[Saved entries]
$ cat config.mk
export PLATFORM = sky130hd
export DESIGN_NAME = uart_transmitter
export DESIGN_NICKNAME = d
export VERILOG_FILES = /design/src/rtl/uart_transmitter.sv
export SDC_FILE = /design/constraint.sdc
export NUM_CORES = 1
export LEC_CHECK = 0
export ABC_AREA = 1
export BUFFER_PORTS_ARGS = -buffer_cell sky130_fd_sc_hd__buf_2
export CAP_MARGIN = 20
export CORE_MARGIN = 10
export CORE_UTILIZATION = 45
export CTS_CLUSTER_SIZE = 16
export DETAILED_ROUTE_END_ITERATION = 7
export PLACE_DENSITY_LB_ADDON = 0.2
export SYNTH_ARGS = -nofsm -noshare
export SYNTH_HDL_FRONTEND = slang
export SYNTH_SLANG_ARGS = --single-unit
export TNS_END_PERCENT = 30
$ cat constraint.sdc
create_clock -name clk -period 1.6 [get_ports clk]
set_clock_uncertainty 0.15 [all_clocks]
set_input_delay 0.32 -clock clk [delete_from_list [all_inputs] [get_ports clk]]
set_output_delay 0.32 -clock clk [all_outputs]
set_load 0.05 [all_outputs]
$ cat src/rtl/uart_transmitter.sv
// 8N1 UART transmitter with a one-deep pending request so back-to-back frames need no idle cycle.
// Define UART_TX_ASSERT_EN to compile in simulation checks on the parameter and on the sampled byte.
module uart_transmitter #(
  parameter int ClocksPerBaud = 2
) (
  input  logic       clk,
  input  logic       rst,
  input  logic [7:0] tx_byte,
  input  logic       tx_byte_valid,
  output logic       tx_byte_done_out,
  output logic       tx_out
);

  typedef enum logic [1:0] {
    IDLE  = 2'b00,
    START = 2'b01,
    DATA  = 2'b10,
    STOP  = 2'b11
  } state_t;

  localparam int CntW = (ClocksPerBaud > 2) ? $clog2(ClocksPerBaud) : 1;
  localparam logic [CntW-1:0] BaudLast = CntW'(ClocksPerBaud - 1);

  state_t          tx_state;
  state_t          tx_state_next;
  logic [CntW-1:0] baud_cnt;
  logic [2:0]      bit_idx;
  logic [7:0]      data_reg;
  logic [7:0]      pend_byte;
  logic            pend_valid;
  logic            baud_last;
  logic            accept_idle;
  logic            accept_pend;

  assign baud_last = (baud_cnt == BaudLast);

  always_comb begin
    tx_state_next = tx_state;
    accept_idle   = 1'b0;
    accept_pend   = 1'b0;
    case (tx_state)
      IDLE: begin
        if (tx_byte_valid) begin
          accept_idle   = 1'b1;
          tx_state_next = START;
        end
      end
      START: begin
        if (baud_last) tx_state_next = DATA;
      end
      DATA: begin
        if (baud_last && (bit_idx == 3'd7)) tx_state_next = STOP;
      end
      STOP: begin
        // The final STOP cycle ignores requests so the pending decision is already registered.
        if (!baud_last && tx_byte_valid && !pend_valid) accept_pend = 1'b1;
        if (baud_last) tx_state_next = pend_valid ? START : IDLE;
      end
      default: tx_state_next = IDLE;
    endcase
  end

  always_ff @(posedge clk or posedge rst) begin
    if (rst) tx_state <= IDLE;
    else     tx_state <= tx_state_next;
  end

  always_ff @(posedge clk or posedge rst) begin
    if (rst) begin
      baud_cnt <= '0;
      bit_idx  <= '0;
    end else begin
      if ((tx_state == IDLE) || baud_last) baud_cnt <= '0;
      else                                 baud_cnt <= baud_cnt + 1'b1;
      if ((tx_state == DATA) && baud_last) bit_idx <= bit_idx + 3'd1;
    end
  end

  always_ff @(posedge clk or posedge rst) begin
    if (rst) begin
      data_reg         <= '0;
      pend_byte        <= '0;
      pend_valid       <= 1'b0;
      tx_byte_done_out <= 1'b0;
    end else begin
      if (accept_idle) begin
        data_reg         <= tx_byte;
        tx_byte_done_out <= 1'b0;
      end
      if (accept_pend) begin
        pend_byte  <= tx_byte;
        pend_valid <= 1'b1;
      end
      if ((tx_state == STOP) && baud_last && pend_valid) begin
        data_reg         <= pend_byte;
        pend_valid       <= 1'b0;
        tx_byte_done_out <= 1'b0;
      end
      if ((tx_state == DATA) && baud_last && (bit_idx == 3'd7)) tx_byte_done_out <= 1'b1;
    end
  end

  // Line is driven from the current state, so it trails tx_state by one cycle.
  always_ff @(posedge clk or posedge rst) begin
    if (rst) begin
      tx_out <= 1'b1;
    end else begin
      case (tx_state)
        START:   tx_out <= 1'b0;
        DATA:    tx_out <= data_reg[bit_idx];
        default: tx_out <= 1'b1;
      endcase
    end
  end

`ifdef UART_TX_ASSERT_EN
  always_ff @(posedge clk) begin
    if (!rst) begin
      if (ClocksPerBaud < 2)
        $error("uart_transmitter: ClocksPerBaud=%0d is below 2", ClocksPerBaud);
      if ((accept_idle || accept_pend) && $isunknown(tx_byte))
        $error("uart_transmitter: tx_byte has X/Z while a request is accepted");
    end
  end
`endif

endmodule

==> results.yml <==
floorplan:
  fp-row-count: 19
  core-area_mm2: 0.00271
  dieArea_mm2: 0.00531
  die_height_um: 72.9
  io_pins: 13
  die_w_um: 72.9
  floorplan.initialDensity_pct: 46.4
pwr:
  power_density_mw_per_mm2: 1830
  p_leak_nw: 0.739
  power_mw: 2.62
  ir_worst_vdd_mv: 0.976
global_route:
  grt_pass1_vias: 979
  grt-ovfl-total: 0
  grt_pass1_wl_um: 4400
  antenna_found_initial: 0
  track_usage_pct: 10.2
  grt_start_max_net_pins: 19
sta:
  hold_violations: 0
  fin_crit_sh_pct: 96.4
  relSlewSlack_pct: 76.2
  finalMaxSlewViolations: 0
  layout_setup_ws_ns: 0.0569
  fin_crit_ns: 1.54
  rsz0062_at_grt: "true"
  setup_viol: 0
  timing.fmax_mhz: 648
  worst_pin_slew_ns: 0.356
critical_path:
  r2r_start: "tx_state[0]"
  crit_fanout: 1
  critical_path.max_stage_delay_ns: 0.54
  crit_required_ns: 1.13
  path_buf_inv: 1
  endpoint_kind: "primary output"
  cp_slowest_cell: "dfstp_2"
  worst_ep_arrival_time_ns: 1.07
  worst_path_dominant_cell_family: "flip-flops"
  crit_start: "tx_out"
  start_kind: "register"
  worst-setup-path-type: "register to primary output"
  path_cells: "clkbuf_4"
finish:
  nFillCells: 278
  drive_above_1_share_pct: 20.0
  layout.cells.non_filler: 191
  diodes: 0
  seqCellArea_um2: 627
  fin_nets: 179
  mostFrequentLayoutCells: "inv_1 (25), dfrtp_1 (24), nand2_1 (20), nand3_1 (17), buf_2 (11)"
  layout_commonest_cell: "inv_1"
  fin_util_pct: 52.8
  synthToLayoutAreaGrowth_pct: 13.6
  multi_input_area_um2: 510
drt:
  detail-route-antenna-nets: 0
  drc: 0
  via_count: 951
  dr.pass1.iters: 4
  routed_wl_um: 2440
  wl_per_cell_um: 12.8
  vias_per_cell: 4.98
  first_iter_violations: 38
min_path:
  worstHoldStart: "tx_byte[1]"
  hold_class: "input port to register"
clock_network:
  clockBufferDepth: 2
  worstSkewPairLatency_ns: 0.32
  cts_tree: "yes"
  cts_buffers: 3
  cts-root-buf: "clkbuf_4"
  htreeDepth: 1
  cts_num_sinks: 25
  clk_pin_slew_ns: 0.13
synthesis:
  synthSimpleGateAreaFrac_pct: 19.4
  synth_xor_area_share_pct: 0.696
  synth_area_leaders: "dfrtp_1 (48%), inv_1 (7.8%), ha_1 (7.0%), nand3_1 (6.8%), nand2_1 (6.0%)"
  ys_seq_elements: 25
  seq_area_frac_synth_pct: 49.8
  synth_area_mm2: 0.00126
  synth_top_family_by_area: "simple AND/OR/NAND/NOR gates"
  synth_area_per_cell_um2: 8.99
  synth_top_area_share_pct: 47.7
  synth.net_count: 158
  ys_types: 21
  syn_inst: 140
  synth_warnings: 0
  synthMuxAreaShare_pct: 0
  synth-compound-area-share_pct: 13.0
  yosysTopAreaCell: "dfrtp_1"
  synth-adder-area-share_pct: 6.96
placed_design:
  io_buffers: 12
  hpwl_um: 1820
  finalWeightedCongestion: 0.810
  dp.cells: 184
  place_ws_ns: 0.0635
run:
  maxCapViolations: 0
status:
  status: "finished clean"
[layer usage]
layer / up-vias / global-route usage (%) / share of wire (%)
met4: 0 / 5.27 / 1.9
met3: 5 / 2.86 / 4.1
met5: - / 0 / 0
met2: 13 / 15.7 / 47
li1: 498 / - / -
met1: 435 / 12.6 / 47
[cell usage after synthesis, drive strengths merged]
| cell type | n |
|---|---|
| nand2 | 21 |
| or2 | 1 |
| nand4 | 1 |
| dfstp | 1 |
| o21ai | 10 |
| nor2 | 10 |
| dfrtp | 24 |
| xor2 | 1 |
| o221ai | 6 |
| ha | 7 |
| buf | 2 |
| o211ai | 2 |
| inv | 28 |
| a21oi | 8 |
| nand3 | 18 |
[power breakdown]
| group | internal (mW) | switching (mW) | leakage, nW | total, mW |
|---|---|---|---|---|
| logic | 0.479 | 0.754 | 0.429 | 1.23 |
| registers | 0.945 | 0.153 | 0.296 | 1.10 |
| clock network | 0.0977 | 0.188 | 0.0150 | 0.285 |
[cell families (layout without fill, tap and decap cells)]
logic type	Yosys count	in the layout
AOI/OAI and AO/OA	26	26
DFF	25	25
and+or+nand+nor	51	51
buffers and inverters	30	50
adders and majority gates	7	7
xor gates and xnor gates	1	1
[tightest hold or removal path, cell delays in order]
cell     delay, ns
buf_2         0.11
inv_1         0.04
o21ai_1       0.06
[layout make-up]
class / instances / area share, %
sequential: 25 / 43.8
multi-input combinational: 85 / 35.7
timing repair buffer: 18 / 8.57
inverter: 28 / 7.35
tap: 31 / 2.71
clock buffer: 4 / 1.84
[path summary, 6_finish.rpt]
check / depth (start not counted) / slack [ns] / endpoint
worst max-delay path: 1 / 0.06 / tx_out
worst min-delay path: 3 / 0.08 / pend_byte[1]
worst max register to register: 5 / 0.09 / data_reg[7]
worst min register to register: 2 / 0.36 / pend_byte[1]
max in group asynchronous: 4 / 0.56 / data_reg[2]
min in group asynchronous: 3 / 0.32 / baud_cnt
[what timing repair did]
item / CTS / global route
setup buffers: 0 / 2
hold endpoints to repair: 6 / 0
resized for setup: 0 / 5
endpoints found under the setup margin: 0 / 17
hold buffers: 1 / 0
[metrics by stage]
step | hold WS [ns] | TNS, ns | area, um2
floorplan | 0.197 | 0 | 1260
global placement | 0.148 | 0 | 1370
detailed placement | 0.154 | 0 | 1370
CTS | 0.0739 | 0 | 1410
global route | 0.0613 | -0.105 | 1430
finish | 0.0764 | 0 | 1430
No activity file was read; power rests on OpenSTA's default activity.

WORK TO BE COMPLETED:
From the line with "global route | 0.0613 | -0.105 | 1430" through the final line of the records, return each line exactly. Leave out the rest.

REPLY:
global route | 0.0613 | -0.105 | 1430
finish | 0.0764 | 0 | 1430
No activity file was read; power rests on OpenSTA's default activity.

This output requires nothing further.